Teeth, and particularly children’s exfoliated teeth, hold a special significance in human cultures13, as evidenced by the variety and popularity of global traditions surrounding their disposal (meaning parting with or doing something specific with the exfoliated tooth). Yet, little attention has been paid in the scientific literature towards documenting these cultural practices, even though they likely impact pediatric dental care and the engagement of children and families in research studies involving exfoliated teeth. For example, of 123 articles identified in a recent PubMed search designed to capture a broad swath of the research literature (e.g., the search comprised hundreds of keywords such as tooth, teeth, natal, deciduous tooth, dental health, neuropsychiatric disorders, biobanking, childhood adversity, and more), only 11 articles described how teeth were collected, even in the most general terms. To the best of the authors’ knowledge, few empirical studies mention how or if cultural knowledge, attitudes, and beliefs were considered or incorporated into their study protocol as part of the process of collecting teeth. Studies instead only vaguely noted procedures such as “mothers were asked to provide their child’s naturally shed deciduous teeth”14. Lack of awareness on the significance of tooth loss and cultural diversity in disposal traditions may impede researchers’ ability to ethically collect teeth, particularly from diverse populations. Because teeth are unique biospecimens, researchers need to be aware of the meaning and traditions attached to them to ensure respect for teeth and the participants who donate them to science. With such insights, researchers can better understand the perspectives and experiences of tooth donating research participants, and tailor recruitment, engagement, and general communication strategies to meet them where they are. In particular, understanding the significance people attach to exfoliated teeth can help ensure research processes reflect and respect the perspectives of diverse populations and cultures15.

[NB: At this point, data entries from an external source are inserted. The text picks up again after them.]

## src/rtl/core/bcpe_pkg.sv

```systemverilog
// ----------------------------------------------------------------------------
// bcpe_pkg
// Types and constants shared by the Bezier curve point evaluator core.
// ----------------------------------------------------------------------------
package bcpe_pkg;

  localparam int ORDER_BITS     = 4;
  localparam int STEPS_BITS     = 10;
  localparam int INDEX_BITS     = 4;
  localparam int SAMPLE_BITS    = 10;
  localparam int CFG_INDEX_BITS = 1;
  localparam int CFG_DATA_BITS  = 10;

  localparam logic [ORDER_BITS-1:0] ORDER_RESET = 4'd3;
  localparam logic [STEPS_BITS-1:0] STEPS_RESET = 10'd100;

  localparam logic [CFG_INDEX_BITS-1:0] REG_CURVE_ORDER  = 1'b0;
  localparam logic [CFG_INDEX_BITS-1:0] REG_SAMPLE_STEPS = 1'b1;

  localparam logic OP_WRITE_POINT = 1'b0;
  localparam logic OP_EVALUATE    = 1'b1;

  typedef enum logic [2:0] {
    ST_IDLE,
    ST_DIV,
    ST_LEVEL,
    ST_DRAIN,
    ST_DIRECT_RD,
    ST_DIRECT_OUT
  } state_t;

endpackage

```

## src/rtl/core/bezier_curve_point_evaluator_core.sv

```systemverilog
// ----------------------------------------------------------------------------
// bezier_curve_point_evaluator_core
// Stores control points and evaluates a Bezier curve point by de Casteljau
// with one shared interpolation pipeline working out of a scratch memory.
// ----------------------------------------------------------------------------
//  Channel   Handshake           Payload
//  input     start, busy         in_opcode, in_point_index, in_coord_x/y,
//                                in_sample_index
//  result    out_valid strobe    out_curve_x, out_curve_y, out_is_last_sample
//  config    cfg_we              cfg_index, cfg_wdata
//
// A point write leaves busy low.
// An evaluation first works out t by bit-serial division, then runs n levels for
// order n; order zero reads control point zero out directly.
// Each level streams one memory read per cycle and drains the three-stage
// interpolation pipeline before the next level reads its results.
// The result strobe lasts one cycle and cannot be stalled. Reset is synchronous.
module bezier_curve_point_evaluator_core #(
  parameter int MAX_POINTS  = 16,
  parameter int COORD_BITS  = 16,
  parameter int T_FRAC_BITS = 16
) (
  input  logic                                  clk,
  input  logic                                  rst_n,
  input  logic                                  start,
  output logic                                  busy,
  input  logic                                  in_opcode,
  input  logic [bcpe_pkg::INDEX_BITS-1:0]       in_point_index,
  input  logic signed [COORD_BITS-1:0]          in_coord_x,
  input  logic signed [COORD_BITS-1:0]          in_coord_y,
  input  logic [bcpe_pkg::SAMPLE_BITS-1:0]      in_sample_index,
  output logic                                  out_valid,
  output logic signed [COORD_BITS-1:0]          out_curve_x,
  output logic signed [COORD_BITS-1:0]          out_curve_y,
  output logic                                  out_is_last_sample,
  input  logic                                  cfg_we,
  input  logic [bcpe_pkg::CFG_INDEX_BITS-1:0]   cfg_index,
  input  logic [bcpe_pkg::CFG_DATA_BITS-1:0]    cfg_wdata
);
  import bcpe_pkg::*;

  localparam int AW   = $clog2(MAX_POINTS);
  localparam int WW   = 2 * COORD_BITS;
  localparam int TW   = T_FRAC_BITS + 1;
  localparam int DW   = SAMPLE_BITS + T_FRAC_BITS;
  localparam int CNTW = $clog2(DW + 1);
  localparam int RW   = STEPS_BITS + 1;
  localparam int DFW  = COORD_BITS + 1;
  localparam int PW   = DFW + TW + 1;

  localparam logic [AW-1:0]          N_MAX  = AW'(MAX_POINTS - 1);
  localparam logic [CNTW-1:0]        DIV_N  = CNTW'(DW);
  localparam logic signed [PW-1:0]   HALF   = PW'(longint'(1) << (T_FRAC_BITS - 1));

  state_t state_r, state_nxt;

  logic [ORDER_BITS-1:0] curve_order_r;
  logic [STEPS_BITS-1:0] sample_steps_r;

  logic [WW-1:0] ctrl_mem [MAX_POINTS];
  logic [WW-1:0] work_mem [MAX_POINTS];
  logic [WW-1:0] ctrl_q, work_q;

  logic                   acc, wr_acc, ev_acc, wr_in_range;
  logic [AW-1:0]          wr_addr;
  logic [STEPS_BITS-1:0]  steps_eff, k_cl;
  logic [AW-1:0]          n_eval;

  logic [STEPS_BITS-1:0]  div_d_r, rem_r;
  logic [DW-1:0]          dvd_r;
  logic [CNTW-1:0]        cnt_r;
  logic [RW-1:0]          rem_sh;
  logic                   q_bit;
  logic                   last_r;

  logic [AW-1:0]          n_r, lvl_r, j_r;
  logic                   first_r;

  logic                   rd_vld_r, rd_first_r, rd_final_r;
  logic [AW-1:0]          rd_idx_r;
  logic [WW-1:0]          cur_w, prev_r;
  logic signed [COORD_BITS-1:0] cur_x, cur_y, prev_x, prev_y;

  logic                   s1_vld_r, s1_final_r;
  logic [AW-1:0]          w1_idx_r;
  logic signed [DFW-1:0]  diff_x_r, diff_y_r;
  logic signed [COORD_BITS-1:0] p1_x_r, p1_y_r;

  logic                   s2_vld_r, s2_final_r;
  logic [AW-1:0]          w2_idx_r;
  logic signed [PW-1:0]   prod_x_r, prod_y_r;
  logic signed [COORD_BITS-1:0] p2_x_r, p2_y_r;

  logic signed [TW:0]     t_s;
  logic signed [PW-1:0]   rnd_x, rnd_y;
  logic signed [COORD_BITS-1:0] res_x, res_y;
  logic                   pipe_empty;

  logic                   out_valid_r, out_last_r;
  logic signed [COORD_BITS-1:0] out_x_r, out_y_r;

  // Input decode.
  assign acc         = start && !busy;
  assign wr_acc      = acc && (in_opcode == OP_WRITE_POINT);
  assign ev_acc      = acc && (in_opcode == OP_EVALUATE);
  assign wr_in_range = (32'(in_point_index) < 32'(MAX_POINTS));
  assign wr_addr     = AW'(in_point_index);

  always_comb begin
    steps_eff = (sample_steps_r == '0) ? STEPS_BITS'(1) : sample_steps_r;
    k_cl      = (STEPS_BITS'(in_sample_index) > steps_eff) ? steps_eff
                                                            : STEPS_BITS'(in_sample_index);
    n_eval    = (32'(curve_order_r) > 32'(MAX_POINTS - 1)) ? N_MAX : AW'(curve_order_r);
  end

  // Configuration registers.
  always_ff @(posedge clk) begin
    if (!rst_n) begin
      curve_order_r  <= ORDER_RESET;
      sample_steps_r <= STEPS_RESET;
    end else if (cfg_we) begin
      case (cfg_index)
        REG_CURVE_ORDER:  curve_order_r  <= cfg_wdata[ORDER_BITS-1:0];
        REG_SAMPLE_STEPS: sample_steps_r <= cfg_wdata[STEPS_BITS-1:0];
        default: ;
      endcase
    end
  end

  // Control point memory and scratch memory.
  always_ff @(posedge clk) begin
    if (wr_acc && wr_in_range) begin
      ctrl_mem[wr_addr] <= {in_coord_x, in_coord_y};
    end
    ctrl_q <= ctrl_mem[j_r];
  end

  always_ff @(posedge clk) begin
    if (s2_vld_r) begin
      work_mem[w2_idx_r] <= {res_x, res_y};
    end
    work_q <= work_mem[j_r];
  end

  // State machine.
  assign pipe_empty = !rd_vld_r && !s1_vld_r && !s2_vld_r;

  always_comb begin
    state_nxt = state_r;
    case (state_r)
      ST_IDLE:       if (ev_acc) state_nxt = ST_DIV;
      ST_DIV: begin
        if (cnt_r == CNTW'(1)) begin
          state_nxt = (n_r == '0) ? ST_DIRECT_RD : ST_LEVEL;
        end
      end
      ST_LEVEL:      if (j_r == lvl_r) state_nxt = ST_DRAIN;
      ST_DRAIN: begin
        if (pipe_empty) begin
          state_nxt = (lvl_r == AW'(1)) ? ST_IDLE : ST_LEVEL;
        end
      end
      ST_DIRECT_RD:  state_nxt = ST_DIRECT_OUT;
      ST_DIRECT_OUT: state_nxt = ST_IDLE;
      default:       state_nxt = ST_IDLE;
    endcase
  end

  always_comb begin
    busy = (state_r != ST_IDLE);
  end

  always_ff @(posedge clk) begin
    if (!rst_n) begin
      state_r <= ST_IDLE;
    end else begin
      state_r <= state_nxt;
    end
  end

  // Bit-serial division for t and level sequencing.
  assign rem_sh = {rem_r, dvd_r[DW-1]};
  assign q_bit  = (rem_sh >= {1'b0, div_d_r});

  always_ff @(posedge clk) begin
    case (state_r)
      ST_IDLE: begin
        if (ev_acc) begin
          div_d_r <= steps_eff;
          dvd_r   <= {k_cl, {T_FRAC_BITS{1'b0}}} + DW'(steps_eff >> 1);
          rem_r   <= '0;
          cnt_r   <= DIV_N;
          last_r  <= (k_cl == steps_eff);
          n_r     <= n_eval;
        end
      end
      ST_DIV: begin
        rem_r <= q_bit ? STEPS_BITS'(rem_sh - {1'b0, div_d_r}) : STEPS_BITS'(rem_sh);
        dvd_r <= {dvd_r[DW-2:0], q_bit};
        cnt_r <= cnt_r - CNTW'(1);
        if (cnt_r == CNTW'(1)) begin
          lvl_r   <= n_r;
          j_r     <= '0;
          first_r <= 1'b1;
        end
      end
      ST_LEVEL: begin
        j_r <= j_r + AW'(1);
      end
      ST_DRAIN: begin
        if (pipe_empty) begin
          lvl_r   <= lvl_r - AW'(1);
          j_r     <= '0;
          first_r <= 1'b0;
        end
      end
      default: ;
    endcase
  end

  // Interpolation pipeline: read, difference, multiply, round and write back.
  assign t_s    = $signed({1'b0, dvd_r[TW-1:0]});
  assign cur_w  = rd_first_r ? ctrl_q : work_q;
  assign cur_x  = $signed(cur_w[WW-1:COORD_BITS]);
  assign cur_y  = $signed(cur_w[COORD_BITS-1:0]);
  assign prev_x = $signed(prev_r[WW-1:COORD_BITS]);
  assign prev_y = $signed(prev_r[COORD_BITS-1:0]);

  always_comb begin
    rnd_x = (prod_x_r + HALF) >>> T_FRAC_BITS;
    rnd_y = (prod_y_r + HALF) >>> T_FRAC_BITS;
    res_x = p2_x_r + COORD_BITS'(rnd_x);
    res_y = p2_y_r + COORD_BITS'(rnd_y);
  end

  always_ff @(posedge clk) begin
    if (!rst_n) begin
      rd_vld_r <= 1'b0;
      s1_vld_r <= 1'b0;
      s2_vld_r <= 1'b0;
    end else begin
      rd_vld_r <= (state_r == ST_LEVEL);
      s1_vld_r <= rd_vld_r && (rd_idx_r != '0);
      s2_vld_r <= s1_vld_r;
    end
  end

  always_ff @(posedge clk) begin
    rd_idx_r   <= j_r;
    rd_first_r <= first_r;
    rd_final_r <= (lvl_r == AW'(1));
    if (rd_vld_r) begin
      prev_r     <= cur_w;
      diff_x_r   <= DFW'(cur_x) - DFW'(prev_x);
      diff_y_r   <= DFW'(cur_y) - DFW'(prev_y);
      p1_x_r     <= prev_x;
      p1_y_r     <= prev_y;
      w1_idx_r   <= rd_idx_r - AW'(1);
      s1_final_r <= rd_final_r;
    end
    prod_x_r   <= PW'(diff_x_r) * PW'(t_s);
    prod_y_r   <= PW'(diff_y_r) * PW'(t_s);
    p2_x_r     <= p1_x_r;
    p2_y_r     <= p1_y_r;
    w2_idx_r   <= w1_idx_r;
    s2_final_r <= s1_final_r;
  end

  // Result register.
  always_ff @(posedge clk) begin
    if (!rst_n) begin
      out_valid_r <= 1'b0;
    end else begin
      out_valid_r <= (s2_vld_r && s2_final_r) || (state_r == ST_DIRECT_OUT);
    end
  end

  always_ff @(posedge clk) begin
    if (state_r == ST_DIRECT_OUT) begin
      out_x_r    <= $signed(ctrl_q[WW-1:COORD_BITS]);
      out_y_r    <= $signed(ctrl_q[COORD_BITS-1:0]);
      out_last_r <= last_r;
    end else if (s2_vld_r && s2_final_r) begin
      out_x_r    <= res_x;
      out_y_r    <= res_y;
      out_last_r <= last_r;
    end
  end

  assign out_valid          = out_valid_r;
  assign out_curve_x        = out_x_r;
  assign out_curve_y        = out_y_r;
  assign out_is_last_sample = out_last_r;

endmodule

```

The aim of the present study was to improve researchers’ cultural competence when collecting exfoliated teeth by synthesizing information on the wide variety of cultural attitudes, perspectives, and traditions that accompany the natural shedding and disposal of primary teeth. A secondary aim was to explore the ethics of collecting exfoliated teeth and provide insight into how researchers’ understanding of tooth disposal traditions can further demonstrate respect for participants when collecting exfoliated teeth. In this qualitative systematic review, published historical records and practices related to global tooth disposal traditions were examined. To give readers an appreciation for the diversity of tooth disposal practices, notable characters associated with tooth loss as well as similarities and differences in the prevalence of these characters among countries are highlighted. A typology of tooth disposal traditions is also provided, which scientists can use as a starting point to understand some differences that exist across cultural groups. This paper builds on a recent perspective article16 exploring the meaning and significance of tooth disposal traditions for children and families as it relates to dental clinicians. To the best of the authors’ knowledge, this is the first systematic qualitative review of the literature regarding primary tooth disposal traditions.
Methods
Literature Search Strategy
The following databases for publications relevant to this review were searched: PubMed, Google Scholar, AnthroSource, Anthropological Literature, EHRAF World Cultures, and Anthropology Plus. Each database was searched to identify articles published from inception to December 2, 2021, with the same keywords and Boolean operators: (teeth OR tooth) AND (customs OR rituals OR traditions OR folklore OR disposal) AND (child OR children OR baby OR children’s OR primary OR deciduous OR exfoliated).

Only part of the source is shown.